We'll only consider one developer here: Kodak Dektol. If there is any such thing as a standard developer in the B&W field, this is it. There are many others available and they're also excellent. However, you can get Dektol anywhere that print developers are sold. It's also one of the less-expensive ones. If you wish to use a different developer, you'll get good results with it as long as you read the data sheet and package information carefully to be sure you prepare it and dilute it correctly. The procedure below covers the 1 liter size package of Dektol. 

Fixer.
Kodak Fixer in powder form is still our first choice, just as it was for film processing. Again, the 1 liter size is described. 

Stop bath. 
A 16 ounce bottle of the 28% concentrate will be more than enough. The specific brand is not important. Brands which include an indicator are recommended. They change color when the acid is used up. Don't use vinegar. It's not pure acetic acid.

*Preparation.*

Developer.
Kodak Dektol is first dissolved in water to form a stock solution. The stock solution is then diluted to make the actual working solution. You'll need two clean 1 quart/1 liter containers. If the containers are not marked, measure out 1 liter [34 ounces] of water and pour it into the container. Mark the container with a permanent felt tip marker to show the liquid level. Then empty the water out into the second container and mark it also. Continue the process until all four storage bottles have been marked.

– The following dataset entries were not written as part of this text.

File: config.mk
export PLATFORM = sky130hd
export DESIGN_NAME = code_decoder_stretch
export DESIGN_NICKNAME = d
export VERILOG_FILES = /design/src/rtl/code_decoder_stretch.sv
export SDC_FILE = /design/constraint.sdc
export NUM_CORES = 1
export LEC_CHECK = 0
export ABC_AREA = 0
export CELL_PAD_IN_SITES_DETAIL_PLACEMENT = 0
export CELL_PAD_IN_SITES_GLOBAL_PLACEMENT = 1
export CORE_MARGIN = 4
export CORE_UTILIZATION = 37
export CTS_BUF_LIST = sky130_fd_sc_hd__clkbuf_4
export CTS_CLUSTER_DIAMETER = 100
export DETAILED_ROUTE_END_ITERATION = 7
export HOLD_SLACK_MARGIN = 0.08
export PLACE_DENSITY_LB_ADDON = 0.3
export SLEW_MARGIN = 20
export SYNTH_ARGS = -nofsm -noshare
export SYNTH_HDL_FRONTEND = slang
export SYNTH_SLANG_ARGS = --single-unit
File: constraint.sdc
create_clock -name clk -period 1.77 [get_ports clk]
set_input_delay 0.354 -clock clk [delete_from_list [all_inputs] [get_ports clk]]
set_output_delay 0.354 -clock clk [all_outputs]
set_load 0.02 [all_outputs]
File: src/rtl/code_decoder_stretch.sv
// Binary-index to one-hot decoder that holds each decoded line for HOLD_CYCLES clocks.
// Optional one-entry skid buffer for gap-free pulses: define CODE_DECODER_SKID_EN.
module code_decoder_stretch #(
    parameter int unsigned N_OUT       = 4,
    parameter int unsigned CODE_W      = 2,
    parameter int unsigned HOLD_CYCLES = 3,
    parameter int unsigned CNT_W       = 8
) (
    input  logic              clk,
    input  logic              rst,
    input  logic              in_valid,
    input  logic [CODE_W-1:0] in_code,
    output logic              in_ready,
    output logic [N_OUT-1:0]  dec_out,
    output logic              busy,
    output logic              done,
    output logic              err
);

    typedef enum logic [0:0] {StIdle, StHold} state_e;

    localparam logic [CNT_W-1:0]  HoldLoad = CNT_W'(HOLD_CYCLES - 1);
    localparam logic [CODE_W:0]   NOutLim  = (CODE_W + 1)'(N_OUT);
    localparam logic [N_OUT-1:0]  OneLsb   = N_OUT'(1);

    state_e            state_q, state_d;
    logic [CNT_W-1:0]  cnt_q, cnt_d;
    logic [N_OUT-1:0]  dec_q, dec_d;
    logic              busy_q, done_q, done_d, err_q, err_d;
    logic              accept, code_ok;

`ifdef CODE_DECODER_SKID_EN
    logic              skid_full_q, skid_full_d;
    logic [CODE_W-1:0] skid_code_q, skid_code_d;

    assign in_ready = (state_q == StIdle) || !skid_full_q;
`else
    assign in_ready = (state_q == StIdle);
`endif

    assign accept  = in_valid & in_ready;
    assign code_ok = {1'b0, in_code} < NOutLim;

    always_comb begin
        state_d = state_q;
        cnt_d   = cnt_q;
        dec_d   = dec_q;
        done_d  = 1'b0;
        err_d   = 1'b0;
`ifdef CODE_DECODER_SKID_EN
        skid_full_d = skid_full_q;
        skid_code_d = skid_code_q;
`endif
        unique case (state_q)
            StIdle: begin
                if (accept) begin
                    if (code_ok) begin
                        dec_d   = OneLsb << in_code;
                        cnt_d   = HoldLoad;
                        state_d = StHold;
                    end else begin
                        err_d = 1'b1;
                    end
                end
            end
            StHold: begin
`ifdef CODE_DECODER_SKID_EN
                if (accept) begin
                    if (code_ok) begin
                        skid_full_d = 1'b1;
                        skid_code_d = in_code;
                    end else begin
                        err_d = 1'b1;
                    end
                end
`endif
                if (cnt_q != '0) begin
                    cnt_d = cnt_q - 1'b1;
                end else begin
                    done_d  = 1'b1;
                    dec_d   = '0;
                    state_d = StIdle;
`ifdef CODE_DECODER_SKID_EN
                    // A code arriving on the final cycle bypasses the empty skid directly.
                    if (skid_full_q) begin
                        dec_d       = OneLsb << skid_code_q;
                        cnt_d       = HoldLoad;
                        state_d     = StHold;
                        skid_full_d = 1'b0;
                    end else if (accept && code_ok) begin
                        dec_d       = OneLsb << in_code;
                        cnt_d       = HoldLoad;
                        state_d     = StHold;
                        skid_full_d = 1'b0;
                    end
`endif
                end
            end
            default: state_d = StIdle;
        endcase
    end

    always_ff @(posedge clk or posedge rst) begin
        if (rst) begin
            state_q <= StIdle;
            cnt_q   <= '0;
            dec_q   <= '0;
            busy_q  <= 1'b0;
            done_q  <= 1'b0;
            err_q   <= 1'b0;
        end else begin
            state_q <= state_d;
            cnt_q   <= cnt_d;
            dec_q   <= dec_d;
            busy_q  <= |dec_d;
            done_q  <= done_d;
            err_q   <= err_d;
        end
    end

`ifdef CODE_DECODER_SKID_EN
    always_ff @(posedge clk or posedge rst) begin
        if (rst) begin
            skid_full_q <= 1'b0;
            skid_code_q <= '0;
        end else begin
            skid_full_q <= skid_full_d;
            skid_code_q <= skid_code_d;
        end
    end
`endif

    assign dec_out = dec_q;
    assign busy    = busy_q;
    assign done    = done_q;
    assign err     = err_q;

endmodule

==> flow_summary.json, run 1 <==
{
  "status": "finished with violations",
  "violations": "setup timing",
  "rsz0062_at_grt": "yes",
  "cellLeakagePower_uw": 0.000500,
  "ir_drop_v": 0.000399,
  "max_cap_violations": 0,
  "muxShareOfSynthArea": 0.0387,
  "grt_start_max_net_pins": 16,
  "initial_utilization": 0.391,
  "r2r_end": "busy",
  "ios": 13,
  "crit_arrival_ns": 2.12,
  "pwr-share-comb": 0.054,
  "synth.avg_cell_area_um2": 10.5,
  "seqCellArea_um2": 375,
  "io_buffers": 11,
  "start_kind": "flip-flop",
  "vias": 655,
  "clock_skew_ns": 0.00169,
  "place_area_um2": 1010,
  "die_x_um": 53.8,
  "end_kind": "flip-flop",
  "r2r_start": "cnt_q[3]",
  "die_area_um2": 2890,
  "gr-total-overflow": 0,
  "worstSetupPathType": "flip-flop to flip-flop",
  "power_report.internal_total_uw": 441,
  "critPathMaxFanout": 4,
  "grt_pass1_wl_mm": 2.72,
  "synth_edf_count": 0,
  "vias_per_cell": 5.00,
  "total_power_uw": 574,
  "fillers": 177,
  "grt.total_usage": 0.132,
  "power_frac_seq": 0.597,
  "r2r_setup_slack_ns": -0.19,
  "drc": 0,
  "async_flop_share": 1.00,
  "syn_nets": 81,
  "dp_cells": 124,
  "cts-buffers-inserted": 3,
  "drive_gt1_frac": 0.279,
  "power.switching_uw": 133,
  "hold_class": "input pin to async pin",
  "ys_seq_elements": 15,
  "fin_cells": 131,
  "wl_mm": 1.57,
  "syn2layout_area_growth_pct": 38.4,
  "period_share": 1.11,
  "finalInstanceArea_um2": 1070,
  "p_per_area_nw_per_um2": 534,
  "cts_buffer_depth": 2,
  "r2r_cells": 4,
  "fin_nets": 112,
  "firstDrtPassIters": 4,
  "synthXorXnorAreaFrac": 0,
  "synth_compound_area_frac": 0.169,
  "synth_top_family_by_area": "simple AND/OR/NAND/NOR gates",
  "diodes": 0,
  "period_needed_ns": 1.96,
  "setup-violations-final": 9,
  "wl_per_cell_um": 12.0,
  "synthCells": 74,
  "htree_levels": 1,
  "rows": 16,
  "antenna_found_initial": 0,
  "hold_violations": 0,
  "drtIter0Drc": 9,
  "ctsHoldBuffers": 0,
  "synth_cell_types": 29,
  "grt_pass1_vias": 619,
  "clock_sinks": 15,
  "syn_area_um2": 776,
  "sw_frac_of_total": 0.231,
  "clkPwrFrac": 0.349,
  "fin_ws_ns": -0.187,
  "fin_util": 0.542,
  "synth-main-ff-cell": "dfrtp_1",
  "root_buffer": "clkbuf_4",
  "crit_path_start": "cnt_q[3]",
  "synthAdderAreaFrac": 0.0323,
  "hpwlAfterDp_mm": 1.23,
  "synth_warnings": 0,
  "clk_pin_slew_worst_paths_ns": 0.10,
  "ys_seq_area_frac": 0.484,
  "ant_nets": 0,
  "clock_latency_ns": 0.28,
  "core_um2": 1980,
  "maxSlewViolCount": 0,
  "worst_pin_slew_ns": 0.536,
  "die_h_um": 53.8,
  "multi_input_area_um2": 378,
  "cts_tree": "yes",
  "fmax_mhz": 511,
  "synthSimpleGateAreaFrac": 0.226,
  "crit_required_ns": 1.93,
  "place.gp.congestion": 0.777,
  "slew_headroom": 0.642
}
worst max path at each step:
stage	end	slack, ns	cells after the start
6_report	busy	-0.19	4
5_1_grt	busy	-0.26	4
4_1_cts	busy	-0.18	4
3_5_place_dp	busy	-0.19	4
3_3_place_gp	busy	-0.15	4
2_1_floorplan	busy	-0.14	4
cells by family (layout without fill, tap and decap cells):
| family | Yosys count | in the layout |
|---|---|---|
| AND/OR/NAND/NOR | 29 | 29 |
| AO/OA/AOI/OAI | 16 | 16 |
| flip-flops | 15 | 15 |
| buffers and inverters | 8 | 38 |
| multiplexers | 3 | 3 |
| adder cells (fa/ha/maj) | 2 | 2 |
| other | 1 | 1 |
cell usage after synthesis, drive strengths merged (2+ instances only):
cell type / n / share of area
dfrtp: 15 / 0.48
nand2: 12 / 0.058
inv: 6 / 0.029
or4: 5 / 0.055
a21oi: 3 / 0.019
mux2i: 3 / 0.039
nand3: 3 / 0.019
o22ai: 3 / 0.024
buf: 2 / 0.016
ha: 2 / 0.032
nor2: 2 / 0.0097
nor4: 2 / 0.035
o211ai: 2 / 0.019
o2bb2ai: 2 / 0.023
o31ai: 2 / 0.019
o41ai: 2 / 0.047
metrics by stage:
| step | setup slack, ns | setup TNS (ns) | hold slack [ns] |
|---|---|---|---|
| 2_1_floorplan | -0.136 | -0.148 | 0.255 |
| 3_3_place_gp | -0.152 | -0.164 | 0.551 |
| 3_5_place_dp | -0.187 | -0.247 | 0.555 |
| 4_1_cts | -0.183 | -0.825 | 0.425 |
| 5_1_grt | -0.263 | -1.60 | 0.441 |
| 6_report | -0.187 | -0.760 | 0.405 |
placed cells by master (no fill, tap or decap), types with 3 or more instances in the layout:
cell             netlist  layout
nand2_1               12      12
or4_4                  1       3
dfrtp_1               15      15
a21oi_1                3       3
clkbuf_4               0       3
o22ai_1                3       3
buf_4                  1      17
clkdlybuf4s50_1        0      10
mux2i_1                3       3
inv_1                  6       6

Next, read the instructions on the back of the developer package. You can dissolve the developer in your measuring container or in the 1 liter storage container. Measure the required amount of water at the recommended temperature. Use mixed hot and cold water to get the temperature near but not above the upper range limit. It will speed up the dissolving process.

_Hint:_ Mark the container with this liquid level, too. You won't have to measure the water next time you make up a batch of the same developer. You can do the same thing with the fixer bottle when you make up your first batch of fixer.

Slowly pour the dry chemical into the water, a little at a time. The water will turn a very light brown. Stir gently between additions. Don't stir so hard that you whip air into the liquid. Developers react with oxygen and it weakens them. Continue to add powder and stir until it has all been dissolved. Don't hurry this process. If you've mixed the developer in your measuring container, pour it into the storage container. Then add cool water to the solution until the liquid level reaches the 1 liter mark. Cap the container and gently turn it upside down and back a few times to ensure thorough mixing. You now have 1 liter of *stock solution*. It will make three liters of *working solution*.

Next, make up the working solution by pouring 1/3 of stock solution into the second 1 liter container and diluting it up to the 1 liter level with cool water. One liter of the working developer will process 10 sheets of 8"x10" enlarging paper.

Finally, add cold water to the stock solution to fill the bottle almost to the top. This will reduce the amount of oxygen trapped in the bottle. Cap it and store it in a cool place until you need more working developer. When you need some, empty out the old working solution and rinse out the bottle. Then split the stock solution evenly between the two bottles. Dilute both up to the 1 liter mark with cold water and you have two liters of working solution. Each will process ten 8" x 10" sheets.

Fixer.
Read the instructions on the back of the fixer package. Using mixed hot and cold water, measure the required amount of water at the required temperature range. Again, you can use the measuring container or the storage container for the dissolving process. 

Slowly pour the dry chemical into the water, a little at a time. Stir between additions to prevent the powder from forming a cake in the bottom of the container. Don't hurry. 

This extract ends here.